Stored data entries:
####################

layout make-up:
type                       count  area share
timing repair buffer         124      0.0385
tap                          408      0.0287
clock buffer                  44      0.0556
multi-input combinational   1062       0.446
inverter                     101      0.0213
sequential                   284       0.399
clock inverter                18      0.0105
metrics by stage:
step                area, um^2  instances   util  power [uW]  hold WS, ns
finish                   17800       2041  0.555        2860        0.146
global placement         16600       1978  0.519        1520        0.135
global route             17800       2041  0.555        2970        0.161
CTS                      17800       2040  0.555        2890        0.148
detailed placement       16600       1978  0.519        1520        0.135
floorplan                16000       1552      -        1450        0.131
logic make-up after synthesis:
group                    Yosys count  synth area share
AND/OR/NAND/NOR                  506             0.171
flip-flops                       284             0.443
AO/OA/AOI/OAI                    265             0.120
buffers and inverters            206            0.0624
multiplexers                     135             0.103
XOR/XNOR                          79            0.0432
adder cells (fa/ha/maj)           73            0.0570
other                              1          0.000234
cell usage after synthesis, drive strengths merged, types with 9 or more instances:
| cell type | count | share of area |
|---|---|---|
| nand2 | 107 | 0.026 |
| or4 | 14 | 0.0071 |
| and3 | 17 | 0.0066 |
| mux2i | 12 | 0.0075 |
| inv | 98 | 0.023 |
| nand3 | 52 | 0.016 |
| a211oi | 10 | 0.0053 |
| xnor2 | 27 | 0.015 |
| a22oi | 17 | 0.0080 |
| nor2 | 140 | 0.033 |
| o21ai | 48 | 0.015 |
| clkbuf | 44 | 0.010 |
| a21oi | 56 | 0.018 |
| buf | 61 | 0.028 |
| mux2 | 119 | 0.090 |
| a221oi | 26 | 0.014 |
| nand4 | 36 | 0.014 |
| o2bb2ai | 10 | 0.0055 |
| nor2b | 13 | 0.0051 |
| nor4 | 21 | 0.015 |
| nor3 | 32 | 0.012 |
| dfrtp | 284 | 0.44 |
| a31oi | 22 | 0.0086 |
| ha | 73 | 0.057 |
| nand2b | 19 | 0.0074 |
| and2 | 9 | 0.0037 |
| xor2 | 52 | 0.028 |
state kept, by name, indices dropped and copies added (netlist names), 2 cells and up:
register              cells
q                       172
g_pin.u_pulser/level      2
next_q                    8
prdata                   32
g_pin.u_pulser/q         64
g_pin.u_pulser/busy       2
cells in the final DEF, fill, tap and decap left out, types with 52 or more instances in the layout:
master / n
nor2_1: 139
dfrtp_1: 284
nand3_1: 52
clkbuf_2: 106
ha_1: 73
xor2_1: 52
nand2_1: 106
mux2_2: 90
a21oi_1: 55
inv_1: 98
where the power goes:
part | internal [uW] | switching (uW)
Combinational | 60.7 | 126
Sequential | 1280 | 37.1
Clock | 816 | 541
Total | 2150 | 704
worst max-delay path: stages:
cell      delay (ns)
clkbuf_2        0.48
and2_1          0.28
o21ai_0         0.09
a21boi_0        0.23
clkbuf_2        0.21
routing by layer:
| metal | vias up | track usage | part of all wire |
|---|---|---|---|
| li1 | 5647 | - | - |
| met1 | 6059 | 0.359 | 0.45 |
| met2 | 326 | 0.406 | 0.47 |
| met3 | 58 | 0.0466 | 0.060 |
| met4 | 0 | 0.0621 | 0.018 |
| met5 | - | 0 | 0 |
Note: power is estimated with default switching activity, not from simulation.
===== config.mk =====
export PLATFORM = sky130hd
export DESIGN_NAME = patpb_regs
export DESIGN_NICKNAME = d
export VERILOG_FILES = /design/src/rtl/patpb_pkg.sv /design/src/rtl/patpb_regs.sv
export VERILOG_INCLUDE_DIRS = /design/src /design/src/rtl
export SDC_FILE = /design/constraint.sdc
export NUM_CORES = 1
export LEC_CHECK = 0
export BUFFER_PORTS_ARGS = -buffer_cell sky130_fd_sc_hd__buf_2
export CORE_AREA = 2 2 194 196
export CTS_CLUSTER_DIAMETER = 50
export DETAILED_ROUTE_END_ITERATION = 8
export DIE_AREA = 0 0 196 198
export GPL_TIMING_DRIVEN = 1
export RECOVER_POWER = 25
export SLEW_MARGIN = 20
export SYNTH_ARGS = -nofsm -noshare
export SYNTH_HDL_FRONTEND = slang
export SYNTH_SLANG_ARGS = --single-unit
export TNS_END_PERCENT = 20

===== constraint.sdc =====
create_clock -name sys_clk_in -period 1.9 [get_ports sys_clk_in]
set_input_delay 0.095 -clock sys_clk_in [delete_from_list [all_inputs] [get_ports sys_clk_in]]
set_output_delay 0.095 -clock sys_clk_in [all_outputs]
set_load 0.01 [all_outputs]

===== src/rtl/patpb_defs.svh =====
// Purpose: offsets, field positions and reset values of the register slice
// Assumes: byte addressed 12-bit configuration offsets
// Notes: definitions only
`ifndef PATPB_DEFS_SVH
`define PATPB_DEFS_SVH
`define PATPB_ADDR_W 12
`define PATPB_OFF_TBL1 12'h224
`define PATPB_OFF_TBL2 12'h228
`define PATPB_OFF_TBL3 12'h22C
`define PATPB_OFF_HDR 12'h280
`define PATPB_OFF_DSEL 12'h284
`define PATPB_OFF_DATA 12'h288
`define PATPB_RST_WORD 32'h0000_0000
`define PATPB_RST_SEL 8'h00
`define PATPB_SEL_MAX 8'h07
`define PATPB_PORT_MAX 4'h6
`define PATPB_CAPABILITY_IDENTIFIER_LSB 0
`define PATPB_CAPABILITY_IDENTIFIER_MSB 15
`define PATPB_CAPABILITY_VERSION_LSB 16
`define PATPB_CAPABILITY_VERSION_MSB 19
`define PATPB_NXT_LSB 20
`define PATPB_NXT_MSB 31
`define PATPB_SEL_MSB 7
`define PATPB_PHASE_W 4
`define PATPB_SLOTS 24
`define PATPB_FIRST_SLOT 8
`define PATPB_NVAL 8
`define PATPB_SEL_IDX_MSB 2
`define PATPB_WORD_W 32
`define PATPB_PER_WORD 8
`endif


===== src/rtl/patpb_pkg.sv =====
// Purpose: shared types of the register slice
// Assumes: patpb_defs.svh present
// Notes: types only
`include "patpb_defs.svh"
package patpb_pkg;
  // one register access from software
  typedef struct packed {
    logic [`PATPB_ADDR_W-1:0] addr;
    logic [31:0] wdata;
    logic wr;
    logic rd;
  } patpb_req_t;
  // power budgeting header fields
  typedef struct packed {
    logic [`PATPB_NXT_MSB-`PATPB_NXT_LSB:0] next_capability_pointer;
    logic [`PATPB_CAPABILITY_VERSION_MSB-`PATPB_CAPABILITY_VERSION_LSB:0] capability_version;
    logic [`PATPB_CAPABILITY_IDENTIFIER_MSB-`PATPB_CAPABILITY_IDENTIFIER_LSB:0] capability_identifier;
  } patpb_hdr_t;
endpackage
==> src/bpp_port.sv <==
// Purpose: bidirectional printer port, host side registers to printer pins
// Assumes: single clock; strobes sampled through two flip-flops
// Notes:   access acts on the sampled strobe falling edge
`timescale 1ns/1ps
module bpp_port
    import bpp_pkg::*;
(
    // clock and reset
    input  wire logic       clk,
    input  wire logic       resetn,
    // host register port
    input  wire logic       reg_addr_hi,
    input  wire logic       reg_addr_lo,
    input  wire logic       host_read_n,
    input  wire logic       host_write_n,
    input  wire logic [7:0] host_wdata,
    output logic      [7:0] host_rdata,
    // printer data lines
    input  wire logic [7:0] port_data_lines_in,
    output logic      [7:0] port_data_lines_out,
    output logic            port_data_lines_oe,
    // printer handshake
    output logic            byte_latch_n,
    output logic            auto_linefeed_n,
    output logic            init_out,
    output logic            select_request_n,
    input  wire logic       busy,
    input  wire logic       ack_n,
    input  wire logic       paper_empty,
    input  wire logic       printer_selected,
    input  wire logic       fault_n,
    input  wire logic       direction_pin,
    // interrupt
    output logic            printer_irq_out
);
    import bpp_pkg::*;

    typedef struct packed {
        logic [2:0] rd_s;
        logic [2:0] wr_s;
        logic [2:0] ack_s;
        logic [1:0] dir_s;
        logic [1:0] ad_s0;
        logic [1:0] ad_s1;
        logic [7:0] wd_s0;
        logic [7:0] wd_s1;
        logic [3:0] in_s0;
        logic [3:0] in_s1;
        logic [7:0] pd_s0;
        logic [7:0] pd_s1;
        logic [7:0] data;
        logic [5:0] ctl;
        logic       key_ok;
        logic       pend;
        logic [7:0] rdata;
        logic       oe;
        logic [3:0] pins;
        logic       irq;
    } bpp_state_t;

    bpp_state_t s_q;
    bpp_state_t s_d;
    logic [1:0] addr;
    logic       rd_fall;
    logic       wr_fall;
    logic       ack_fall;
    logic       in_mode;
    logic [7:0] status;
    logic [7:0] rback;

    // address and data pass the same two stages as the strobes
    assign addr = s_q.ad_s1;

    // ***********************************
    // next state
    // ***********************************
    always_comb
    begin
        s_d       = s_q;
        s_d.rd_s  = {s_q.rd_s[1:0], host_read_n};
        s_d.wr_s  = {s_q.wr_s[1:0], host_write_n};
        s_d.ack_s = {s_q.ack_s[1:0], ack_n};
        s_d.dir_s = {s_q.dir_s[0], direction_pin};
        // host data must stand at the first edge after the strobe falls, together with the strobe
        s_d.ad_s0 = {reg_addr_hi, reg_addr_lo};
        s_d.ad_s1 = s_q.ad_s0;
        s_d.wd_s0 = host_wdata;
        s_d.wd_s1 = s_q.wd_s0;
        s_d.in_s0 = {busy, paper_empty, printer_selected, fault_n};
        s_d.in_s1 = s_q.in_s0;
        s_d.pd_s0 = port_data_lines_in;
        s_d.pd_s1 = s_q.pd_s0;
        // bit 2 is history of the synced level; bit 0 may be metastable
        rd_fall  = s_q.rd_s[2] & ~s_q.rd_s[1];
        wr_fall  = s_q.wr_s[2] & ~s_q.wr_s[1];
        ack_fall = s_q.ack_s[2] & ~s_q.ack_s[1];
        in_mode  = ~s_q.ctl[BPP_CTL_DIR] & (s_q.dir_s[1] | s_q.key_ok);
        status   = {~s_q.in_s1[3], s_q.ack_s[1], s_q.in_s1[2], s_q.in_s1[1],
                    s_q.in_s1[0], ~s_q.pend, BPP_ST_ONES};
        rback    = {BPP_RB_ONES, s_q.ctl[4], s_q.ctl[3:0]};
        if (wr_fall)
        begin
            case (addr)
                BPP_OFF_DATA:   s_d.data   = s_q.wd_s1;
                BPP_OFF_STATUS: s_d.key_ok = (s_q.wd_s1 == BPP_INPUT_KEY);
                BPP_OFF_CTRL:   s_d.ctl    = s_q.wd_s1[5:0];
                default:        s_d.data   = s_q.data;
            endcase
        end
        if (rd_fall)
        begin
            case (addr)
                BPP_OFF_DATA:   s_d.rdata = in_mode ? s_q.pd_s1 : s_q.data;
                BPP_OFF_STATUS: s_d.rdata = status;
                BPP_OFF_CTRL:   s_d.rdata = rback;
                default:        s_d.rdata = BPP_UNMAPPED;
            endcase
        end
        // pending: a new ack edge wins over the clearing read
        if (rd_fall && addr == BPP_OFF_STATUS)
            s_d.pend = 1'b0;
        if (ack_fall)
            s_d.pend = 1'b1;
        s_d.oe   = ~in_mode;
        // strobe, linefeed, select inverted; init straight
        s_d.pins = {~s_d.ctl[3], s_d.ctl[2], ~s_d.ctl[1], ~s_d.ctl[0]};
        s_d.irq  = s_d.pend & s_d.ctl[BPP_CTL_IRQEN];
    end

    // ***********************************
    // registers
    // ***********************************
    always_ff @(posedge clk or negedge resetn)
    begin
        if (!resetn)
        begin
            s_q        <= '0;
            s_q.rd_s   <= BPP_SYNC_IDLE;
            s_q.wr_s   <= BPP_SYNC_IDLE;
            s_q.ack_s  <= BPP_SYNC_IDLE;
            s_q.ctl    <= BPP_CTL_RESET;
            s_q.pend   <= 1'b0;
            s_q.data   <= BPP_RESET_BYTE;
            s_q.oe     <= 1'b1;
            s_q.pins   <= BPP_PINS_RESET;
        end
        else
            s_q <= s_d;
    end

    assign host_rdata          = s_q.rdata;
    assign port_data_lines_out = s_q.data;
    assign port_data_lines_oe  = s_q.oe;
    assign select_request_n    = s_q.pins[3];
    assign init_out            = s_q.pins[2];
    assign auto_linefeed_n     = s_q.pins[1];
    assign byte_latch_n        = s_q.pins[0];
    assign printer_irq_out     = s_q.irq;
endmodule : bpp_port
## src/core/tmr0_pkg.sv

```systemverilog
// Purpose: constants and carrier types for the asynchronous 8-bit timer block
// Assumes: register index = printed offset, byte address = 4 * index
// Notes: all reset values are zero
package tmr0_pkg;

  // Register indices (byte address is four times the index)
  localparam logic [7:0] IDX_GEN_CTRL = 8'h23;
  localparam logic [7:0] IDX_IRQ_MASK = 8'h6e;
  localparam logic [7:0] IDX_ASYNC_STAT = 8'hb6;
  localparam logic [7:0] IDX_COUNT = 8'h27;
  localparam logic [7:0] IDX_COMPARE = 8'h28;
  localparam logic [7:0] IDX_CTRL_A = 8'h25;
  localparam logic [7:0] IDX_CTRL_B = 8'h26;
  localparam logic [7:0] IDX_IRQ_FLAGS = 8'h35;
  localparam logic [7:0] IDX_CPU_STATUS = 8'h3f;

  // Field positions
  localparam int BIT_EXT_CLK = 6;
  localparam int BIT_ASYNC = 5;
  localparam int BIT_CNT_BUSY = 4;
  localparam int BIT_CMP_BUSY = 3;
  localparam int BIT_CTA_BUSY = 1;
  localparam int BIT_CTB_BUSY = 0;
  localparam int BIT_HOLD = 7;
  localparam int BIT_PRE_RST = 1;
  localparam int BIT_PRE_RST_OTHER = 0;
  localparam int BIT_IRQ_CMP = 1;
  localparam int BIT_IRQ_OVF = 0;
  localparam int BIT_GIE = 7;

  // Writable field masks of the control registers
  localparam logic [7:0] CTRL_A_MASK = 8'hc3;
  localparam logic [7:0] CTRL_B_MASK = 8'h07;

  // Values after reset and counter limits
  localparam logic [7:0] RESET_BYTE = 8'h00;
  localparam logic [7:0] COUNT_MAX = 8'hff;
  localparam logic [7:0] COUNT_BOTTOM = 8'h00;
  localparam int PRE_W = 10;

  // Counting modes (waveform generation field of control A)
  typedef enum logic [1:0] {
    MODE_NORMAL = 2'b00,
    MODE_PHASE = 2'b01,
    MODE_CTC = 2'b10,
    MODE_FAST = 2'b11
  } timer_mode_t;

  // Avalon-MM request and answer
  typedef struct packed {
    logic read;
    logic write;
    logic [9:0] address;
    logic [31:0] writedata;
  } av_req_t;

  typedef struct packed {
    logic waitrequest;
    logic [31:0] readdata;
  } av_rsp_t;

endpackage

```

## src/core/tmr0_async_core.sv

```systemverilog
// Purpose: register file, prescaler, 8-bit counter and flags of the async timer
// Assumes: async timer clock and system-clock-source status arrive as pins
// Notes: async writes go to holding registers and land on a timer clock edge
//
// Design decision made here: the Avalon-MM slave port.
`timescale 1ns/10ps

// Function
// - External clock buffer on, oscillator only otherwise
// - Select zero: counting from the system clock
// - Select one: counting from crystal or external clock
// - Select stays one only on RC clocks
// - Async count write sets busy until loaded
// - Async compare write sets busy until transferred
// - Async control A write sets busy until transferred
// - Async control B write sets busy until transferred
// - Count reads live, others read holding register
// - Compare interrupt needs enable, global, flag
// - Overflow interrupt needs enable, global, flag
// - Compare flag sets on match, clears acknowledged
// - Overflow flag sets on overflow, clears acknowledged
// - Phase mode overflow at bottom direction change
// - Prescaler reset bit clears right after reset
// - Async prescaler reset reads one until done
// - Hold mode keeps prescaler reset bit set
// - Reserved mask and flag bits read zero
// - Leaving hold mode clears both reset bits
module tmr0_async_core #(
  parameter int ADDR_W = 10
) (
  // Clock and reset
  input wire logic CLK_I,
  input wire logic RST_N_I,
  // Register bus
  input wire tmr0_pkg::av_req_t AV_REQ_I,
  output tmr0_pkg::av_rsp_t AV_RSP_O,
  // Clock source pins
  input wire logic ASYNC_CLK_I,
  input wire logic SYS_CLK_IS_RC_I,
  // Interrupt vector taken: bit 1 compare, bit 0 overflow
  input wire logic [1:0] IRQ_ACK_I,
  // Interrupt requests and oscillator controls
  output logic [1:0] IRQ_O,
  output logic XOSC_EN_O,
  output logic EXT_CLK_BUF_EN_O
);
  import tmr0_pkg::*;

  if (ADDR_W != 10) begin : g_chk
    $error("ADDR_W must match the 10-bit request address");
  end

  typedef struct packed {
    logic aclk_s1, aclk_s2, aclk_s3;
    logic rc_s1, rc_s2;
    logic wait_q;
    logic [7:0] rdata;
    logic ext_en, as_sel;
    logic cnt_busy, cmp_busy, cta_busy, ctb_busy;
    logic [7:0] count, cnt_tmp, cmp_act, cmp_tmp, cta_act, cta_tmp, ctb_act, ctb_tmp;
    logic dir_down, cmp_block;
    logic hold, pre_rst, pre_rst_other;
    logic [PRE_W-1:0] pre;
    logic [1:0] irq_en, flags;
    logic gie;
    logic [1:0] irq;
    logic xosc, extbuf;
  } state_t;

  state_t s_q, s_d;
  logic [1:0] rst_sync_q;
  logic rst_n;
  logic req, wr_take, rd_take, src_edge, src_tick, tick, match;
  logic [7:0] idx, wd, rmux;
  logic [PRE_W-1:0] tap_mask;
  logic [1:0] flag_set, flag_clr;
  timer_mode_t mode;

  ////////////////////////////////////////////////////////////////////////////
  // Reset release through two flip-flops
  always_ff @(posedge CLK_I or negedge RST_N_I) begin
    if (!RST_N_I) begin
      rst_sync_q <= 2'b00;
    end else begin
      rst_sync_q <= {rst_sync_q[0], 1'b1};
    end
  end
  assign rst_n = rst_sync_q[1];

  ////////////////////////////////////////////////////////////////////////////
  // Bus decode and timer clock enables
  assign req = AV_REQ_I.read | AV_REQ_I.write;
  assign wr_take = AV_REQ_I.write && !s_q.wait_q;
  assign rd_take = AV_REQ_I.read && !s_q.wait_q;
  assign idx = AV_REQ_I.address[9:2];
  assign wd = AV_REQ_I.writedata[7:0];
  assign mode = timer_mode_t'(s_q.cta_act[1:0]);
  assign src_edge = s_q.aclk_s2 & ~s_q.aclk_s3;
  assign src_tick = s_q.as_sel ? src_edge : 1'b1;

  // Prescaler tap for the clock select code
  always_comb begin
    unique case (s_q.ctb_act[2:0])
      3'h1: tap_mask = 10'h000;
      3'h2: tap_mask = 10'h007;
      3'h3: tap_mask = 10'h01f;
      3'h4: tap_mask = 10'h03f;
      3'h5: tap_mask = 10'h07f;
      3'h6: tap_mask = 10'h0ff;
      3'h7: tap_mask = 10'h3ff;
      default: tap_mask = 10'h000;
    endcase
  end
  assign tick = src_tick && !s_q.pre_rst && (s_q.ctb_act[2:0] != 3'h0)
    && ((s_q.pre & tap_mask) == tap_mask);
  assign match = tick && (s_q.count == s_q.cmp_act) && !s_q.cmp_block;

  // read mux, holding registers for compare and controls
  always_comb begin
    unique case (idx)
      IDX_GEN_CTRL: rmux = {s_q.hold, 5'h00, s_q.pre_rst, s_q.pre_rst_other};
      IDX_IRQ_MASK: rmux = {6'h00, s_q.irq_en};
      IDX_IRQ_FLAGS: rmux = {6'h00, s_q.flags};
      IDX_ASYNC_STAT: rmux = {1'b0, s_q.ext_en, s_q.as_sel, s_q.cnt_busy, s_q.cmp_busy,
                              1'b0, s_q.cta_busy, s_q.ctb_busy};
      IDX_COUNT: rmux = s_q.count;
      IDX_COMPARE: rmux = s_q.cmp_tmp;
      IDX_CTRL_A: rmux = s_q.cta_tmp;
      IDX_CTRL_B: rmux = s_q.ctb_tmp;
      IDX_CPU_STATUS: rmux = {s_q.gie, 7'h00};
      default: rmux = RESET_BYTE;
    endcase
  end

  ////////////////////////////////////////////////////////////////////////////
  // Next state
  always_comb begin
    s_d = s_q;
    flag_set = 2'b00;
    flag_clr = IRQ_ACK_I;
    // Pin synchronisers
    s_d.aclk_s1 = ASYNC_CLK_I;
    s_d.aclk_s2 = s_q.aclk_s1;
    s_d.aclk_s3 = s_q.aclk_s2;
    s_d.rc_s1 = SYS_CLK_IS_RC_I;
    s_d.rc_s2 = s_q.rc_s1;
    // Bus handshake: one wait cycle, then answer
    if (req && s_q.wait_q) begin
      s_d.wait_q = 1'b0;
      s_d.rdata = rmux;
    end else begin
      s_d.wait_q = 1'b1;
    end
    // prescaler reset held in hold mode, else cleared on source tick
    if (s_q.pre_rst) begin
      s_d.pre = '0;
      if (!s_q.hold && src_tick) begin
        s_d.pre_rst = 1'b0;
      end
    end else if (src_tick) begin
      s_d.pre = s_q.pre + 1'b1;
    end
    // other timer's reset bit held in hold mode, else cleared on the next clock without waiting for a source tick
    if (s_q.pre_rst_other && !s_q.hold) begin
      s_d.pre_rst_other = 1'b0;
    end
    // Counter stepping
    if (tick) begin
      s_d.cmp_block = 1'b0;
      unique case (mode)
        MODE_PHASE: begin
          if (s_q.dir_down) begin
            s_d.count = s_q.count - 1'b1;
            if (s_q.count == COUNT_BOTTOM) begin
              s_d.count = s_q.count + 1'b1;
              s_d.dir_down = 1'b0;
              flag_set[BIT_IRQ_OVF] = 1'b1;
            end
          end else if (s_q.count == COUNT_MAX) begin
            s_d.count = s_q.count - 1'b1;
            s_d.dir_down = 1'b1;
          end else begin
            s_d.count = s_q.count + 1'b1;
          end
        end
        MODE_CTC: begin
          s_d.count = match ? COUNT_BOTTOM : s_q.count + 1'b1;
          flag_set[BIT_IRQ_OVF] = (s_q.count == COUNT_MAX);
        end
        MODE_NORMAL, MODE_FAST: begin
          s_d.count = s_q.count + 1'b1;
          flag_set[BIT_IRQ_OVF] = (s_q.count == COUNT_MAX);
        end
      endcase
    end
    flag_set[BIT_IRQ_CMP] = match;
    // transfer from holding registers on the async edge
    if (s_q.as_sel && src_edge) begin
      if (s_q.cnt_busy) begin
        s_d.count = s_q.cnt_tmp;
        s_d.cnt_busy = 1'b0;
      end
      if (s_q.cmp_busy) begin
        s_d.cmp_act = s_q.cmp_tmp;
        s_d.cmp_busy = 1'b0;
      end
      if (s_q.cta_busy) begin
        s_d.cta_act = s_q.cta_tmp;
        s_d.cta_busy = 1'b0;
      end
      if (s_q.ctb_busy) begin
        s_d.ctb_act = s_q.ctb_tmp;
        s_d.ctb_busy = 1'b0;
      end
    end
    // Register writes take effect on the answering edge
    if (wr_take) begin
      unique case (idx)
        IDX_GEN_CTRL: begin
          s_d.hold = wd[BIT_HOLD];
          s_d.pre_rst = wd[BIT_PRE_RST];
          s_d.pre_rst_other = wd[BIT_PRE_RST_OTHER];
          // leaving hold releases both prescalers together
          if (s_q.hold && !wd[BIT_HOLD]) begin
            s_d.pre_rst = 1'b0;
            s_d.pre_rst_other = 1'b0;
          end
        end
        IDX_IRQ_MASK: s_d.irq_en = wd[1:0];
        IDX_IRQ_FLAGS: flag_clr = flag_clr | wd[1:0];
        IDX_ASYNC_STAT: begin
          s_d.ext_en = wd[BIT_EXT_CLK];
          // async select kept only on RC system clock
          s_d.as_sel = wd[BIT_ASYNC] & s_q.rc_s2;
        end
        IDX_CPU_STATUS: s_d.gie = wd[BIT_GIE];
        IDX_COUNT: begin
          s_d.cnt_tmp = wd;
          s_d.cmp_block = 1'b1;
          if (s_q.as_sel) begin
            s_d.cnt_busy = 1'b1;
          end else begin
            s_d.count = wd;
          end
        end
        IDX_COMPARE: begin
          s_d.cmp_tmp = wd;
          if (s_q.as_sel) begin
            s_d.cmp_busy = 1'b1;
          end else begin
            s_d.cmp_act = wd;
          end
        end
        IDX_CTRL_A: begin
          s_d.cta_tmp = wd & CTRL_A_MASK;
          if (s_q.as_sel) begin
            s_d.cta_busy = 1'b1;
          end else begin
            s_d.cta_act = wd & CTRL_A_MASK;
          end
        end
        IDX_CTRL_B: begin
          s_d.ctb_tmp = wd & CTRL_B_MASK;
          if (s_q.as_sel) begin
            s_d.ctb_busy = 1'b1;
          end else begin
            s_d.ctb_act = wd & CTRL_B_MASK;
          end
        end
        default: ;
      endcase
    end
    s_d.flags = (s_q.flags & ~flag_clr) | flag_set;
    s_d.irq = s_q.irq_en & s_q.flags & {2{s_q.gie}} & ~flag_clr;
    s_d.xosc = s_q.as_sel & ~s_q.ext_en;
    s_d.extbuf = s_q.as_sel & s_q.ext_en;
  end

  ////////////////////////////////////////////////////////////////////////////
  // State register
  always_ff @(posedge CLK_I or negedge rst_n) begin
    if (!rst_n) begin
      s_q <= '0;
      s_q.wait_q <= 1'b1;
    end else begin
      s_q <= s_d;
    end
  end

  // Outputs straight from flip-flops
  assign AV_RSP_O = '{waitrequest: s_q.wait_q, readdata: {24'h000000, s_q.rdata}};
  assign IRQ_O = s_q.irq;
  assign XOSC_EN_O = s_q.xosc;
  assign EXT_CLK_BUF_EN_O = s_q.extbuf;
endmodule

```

####################

DIRECTIONS →
A complete answer gives every line of the records holding "layout".

COMPLETED TASK →
layout make-up:
cells in the final DEF, fill, tap and decap left out, types with 52 or more instances in the layout:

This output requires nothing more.